As food is mixed with gastric juice and as chemical digestion occurs, it is converted into an acidic, semiliquid substance called chyme (km). Small amounts of chyme are released intermittently into the duodenum by the relaxing of the pyloric sphincter.

Control of Gastric Secretion

The rate of gastric secretion is controlled by both neural and hormonal means and is a good example of a positive- feedback mechanism. Gastric juice is produced continuously, but its secretion is greatly increased whenever food is on the way to, or already in, the stomach. The sight, smell, or thought of appetizing food, food in the mouth, or food in the stomach stimulates the transmission of parasympathetic nerve impulses that increase the secretion of gastric juice. These nerve impulses also, along with food in the stomach and stomach stretching, stimulate certain stomach cells to secrete a hormone called gastrin.

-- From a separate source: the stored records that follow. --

<file path="src/rtl/lsu_ctrl_if.sv">
`default_nettype none
// ============================================================================
// Module : lsu_ctrl_if
// Brief  : CPU request/response and data-memory signal bundle for lsu_ctrl.
// Rev    : 1.0  initial release
// ============================================================================
interface lsu_ctrl_if #(
    parameter int ADDR_W = 10
);
    logic              req;
    logic              req_we;
    logic [1:0]        req_size;
    logic              req_signed;
    logic [ADDR_W-1:0] req_addr;
    logic [31:0]       req_wdata;
    logic              busy;
    logic              done;
    logic              err;
    logic [31:0]       rdata;
    logic [ADDR_W-1:0] dm_addr;
    logic [31:0]       dm_din;
    logic              dm_we;
    logic [31:0]       dm_dout;

    modport slave (
        input  req, req_we, req_size, req_signed, req_addr, req_wdata, dm_dout,
        output busy, done, err, rdata, dm_addr, dm_din, dm_we
    );

    modport master (
        output req, req_we, req_size, req_signed, req_addr, req_wdata, dm_dout,
        input  busy, done, err, rdata, dm_addr, dm_din, dm_we
    );
endinterface
`default_nettype wire

</file>
<file path="src/rtl/lsu_ctrl.sv">
`default_nettype none
// ============================================================================
// Module : lsu_ctrl
// Brief  : Load/store unit controller; byte/half/word access with sign
//          extension and read-modify-write for sub-word stores.
// Rev    : 1.0  initial release
// ============================================================================
module lsu_ctrl #(
    parameter int ADDR_W = 10
) (
    input  wire logic   clk,
    input  wire logic   rst,
    lsu_ctrl_if.slave   bus
);
    typedef enum logic [2:0] {
        IDLE = 3'd0,
        RD   = 3'd1,
        RCAP = 3'd2,
        WR   = 3'd3,
        DONE = 3'd4
    } state_t;

    state_t            r_state;
    state_t            w_next;
    logic              r_we;
    logic [1:0]        r_size;
    logic              r_signed;
    logic [ADDR_W-1:0] r_addr;
    logic [31:0]       r_wdata;
    logic [31:0]       r_cap;
    logic              r_err;
    logic [31:0]       r_rdata;

    logic              w_reject;
    logic [7:0]        w_lane;
    logic [15:0]       w_half;
    logic [31:0]       w_extract;
    logic [31:0]       w_merge;
    logic [ADDR_W-1:0] w_aligned;
    logic [4:0]        w_byte_base;
    logic [4:0]        w_half_base;

    assign w_reject = (bus.req_size == 2'b11) ||
                      ((bus.req_size == 2'b01) && bus.req_addr[0]) ||
                      ((bus.req_size == 2'b10) && (bus.req_addr[1:0] != 2'b00));

    assign w_aligned   = {r_addr[ADDR_W-1:2], 2'b00};
    assign w_byte_base = {r_addr[1:0], 3'b000};
    assign w_half_base = {r_addr[1], 4'b0000};

    always_ff @(posedge clk) begin
        if (rst) begin
            r_state  <= IDLE;
            r_we     <= 1'b0;
            r_size   <= 2'b00;
            r_signed <= 1'b0;
            r_addr   <= '0;
            r_wdata  <= '0;
            r_cap    <= '0;
            r_err    <= 1'b0;
            r_rdata  <= '0;
        end else begin
            r_state <= w_next;
            if (r_state == IDLE && bus.req) begin
                r_we     <= bus.req_we;
                r_size   <= bus.req_size;
                r_signed <= bus.req_signed;
                r_addr   <= bus.req_addr;
                r_wdata  <= bus.req_wdata;
                r_err    <= w_reject;
            end
            if (r_state == RCAP) begin
                r_cap <= bus.dm_dout;
                if (!r_we) begin
                    r_rdata <= w_extract;
                end
            end
        end
    end

    always_comb begin
        w_next = r_state;
        case (r_state)
            IDLE: begin
                if (bus.req) begin
                    if (w_reject)
                        w_next = DONE;
                    else if (bus.req_we && bus.req_size == 2'b10)
                        w_next = WR;
                    else
                        w_next = RD;
                end
            end
            RD:      w_next = RCAP;
            RCAP:    w_next = r_we ? WR : DONE;
            WR:      w_next = DONE;
            DONE:    w_next = IDLE;
            default: w_next = IDLE;
        endcase
    end

    // Load extraction operates on the word arriving during RCAP.
    always_comb begin
        w_lane    = bus.dm_dout[w_byte_base +: 8];
        w_half    = bus.dm_dout[w_half_base +: 16];
        w_extract = bus.dm_dout;
        case (r_size)
            2'b00:   w_extract = {{24{r_signed & w_lane[7]}}, w_lane};
            2'b01:   w_extract = {{16{r_signed & w_half[15]}}, w_half};
            default: w_extract = bus.dm_dout;
        endcase
    end

    always_comb begin
        w_merge = r_cap;
        case (r_size)
            2'b00:   w_merge[w_byte_base +: 8]  = r_wdata[7:0];
            2'b01:   w_merge[w_half_base +: 16] = r_wdata[15:0];
            default: w_merge = r_wdata;
        endcase
    end

    assign bus.busy    = (r_state != IDLE);
    assign bus.done    = (r_state == DONE);
    assign bus.err     = (r_state == DONE) && r_err;
    assign bus.rdata   = r_rdata;
    assign bus.dm_we   = (r_state == WR);
    assign bus.dm_din  = (r_state == WR) ? w_merge : 32'd0;
    assign bus.dm_addr = (r_state == RD || r_state == RCAP || r_state == WR) ?
                         w_aligned : '0;
endmodule
`default_nettype wire
</file>
<file path="src/flat_wrapper.sv">
// flat-port wrapper written by rule: the top's interface ports become plain ports
module lsu_ctrl_flat 
#(
    parameter int ADDR_W = 10
)
  (clk, rst, bus_req, bus_req_we, bus_req_size, bus_req_signed, bus_req_addr, bus_req_wdata, bus_dm_dout, bus_busy, bus_done, bus_err, bus_rdata, bus_dm_addr, bus_dm_din, bus_dm_we);
  lsu_ctrl_if #(.ADDR_W(ADDR_W)) bus_i ();
  input  wire logic clk;
  input  wire logic rst;
  input wire logic [$bits(bus_i.req)-1:0] bus_req;
  input wire logic [$bits(bus_i.req_we)-1:0] bus_req_we;
  input wire logic [$bits(bus_i.req_size)-1:0] bus_req_size;
  input wire logic [$bits(bus_i.req_signed)-1:0] bus_req_signed;
  input wire logic [$bits(bus_i.req_addr)-1:0] bus_req_addr;
  input wire logic [$bits(bus_i.req_wdata)-1:0] bus_req_wdata;
  input wire logic [$bits(bus_i.dm_dout)-1:0] bus_dm_dout;
  output wire logic [$bits(bus_i.busy)-1:0] bus_busy;
  output wire logic [$bits(bus_i.done)-1:0] bus_done;
  output wire logic [$bits(bus_i.err)-1:0] bus_err;
  output wire logic [$bits(bus_i.rdata)-1:0] bus_rdata;
  output wire logic [$bits(bus_i.dm_addr)-1:0] bus_dm_addr;
  output wire logic [$bits(bus_i.dm_din)-1:0] bus_dm_din;
  output wire logic [$bits(bus_i.dm_we)-1:0] bus_dm_we;
  assign bus_i.req = bus_req;
  assign bus_i.req_we = bus_req_we;
  assign bus_i.req_size = bus_req_size;
  assign bus_i.req_signed = bus_req_signed;
  assign bus_i.req_addr = bus_req_addr;
  assign bus_i.req_wdata = bus_req_wdata;
  assign bus_i.dm_dout = bus_dm_dout;
  assign bus_busy = bus_i.busy;
  assign bus_done = bus_i.done;
  assign bus_err = bus_i.err;
  assign bus_rdata = bus_i.rdata;
  assign bus_dm_addr = bus_i.dm_addr;
  assign bus_dm_din = bus_i.dm_din;
  assign bus_dm_we = bus_i.dm_we;
  lsu_ctrl #(.ADDR_W(ADDR_W)) u_core (.clk(clk), .rst(rst), .bus(bus_i));
endmodule
</file>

Gastrin is absorbed into the blood and is carried to gastric glands, increasing their secretions.

As stomach contents are gradually emptied into the small intestine, there is a decrease in the frequency of parasympathetic nerve impulses and an increase in the frequency of sympathetic nerve impulses to the stomach, which reduces the secretion of gastric juice. When chyme passes from the stomach into the small intestine, it stimulates the intestinal mucosa to release two hormones: cholecystokinin (ko-le-sis-to-kin’-in) (CCK) and secretin (se ‘-kre ‘-tin), which reduce both the motility of the stomach and the secretion of gastric juice.

Digestion And Absorption

Food entering the stomach is thoroughly mixed with gastric juice by ripplelike, mixing contractions of the stomach wall. Gastric juice is very acidic (pH 2) due to an abundance of HCl. Pepsin is the most important digestive enzyme in gastric juice, and it is secreted in an inactive form that prevents digestion of the cells secreting it.

Once it is released into the stomach, pepsin is activated by the strong acidity of gastric juice. Pepsin acts on proteins and breaks these complex molecules into shorter amino acid chains called peptides. However, peptides are still much too large to be absorbed and require further digestion in the small intestine.

Gastric juice contains a substance known as intrinsic factor that is essential for the absorption of vitamin B12 by the small intestine.

The gastric juice of infants contains two unique enzymes that help to improve the digestion of milk proteins and lipids. Rennin (ren-in) curdles milk proteins, which keeps them in the stomach longer and makes them more easily digested by pepsin. Gastric lipase acts on triglycerides and breaks them into fatty acids and monoglycerides. Except for a few substances such as water, minerals, some drugs, and alcohol, little absorption occurs in the stomach.

When semiliquid chyme passes from the stomach into the duodenum, the first part of the small intestine, secretions from the pancreas and liver are emptied into the duodenum. The secretions from these accessory organs play important roles in digestion within the small intestine.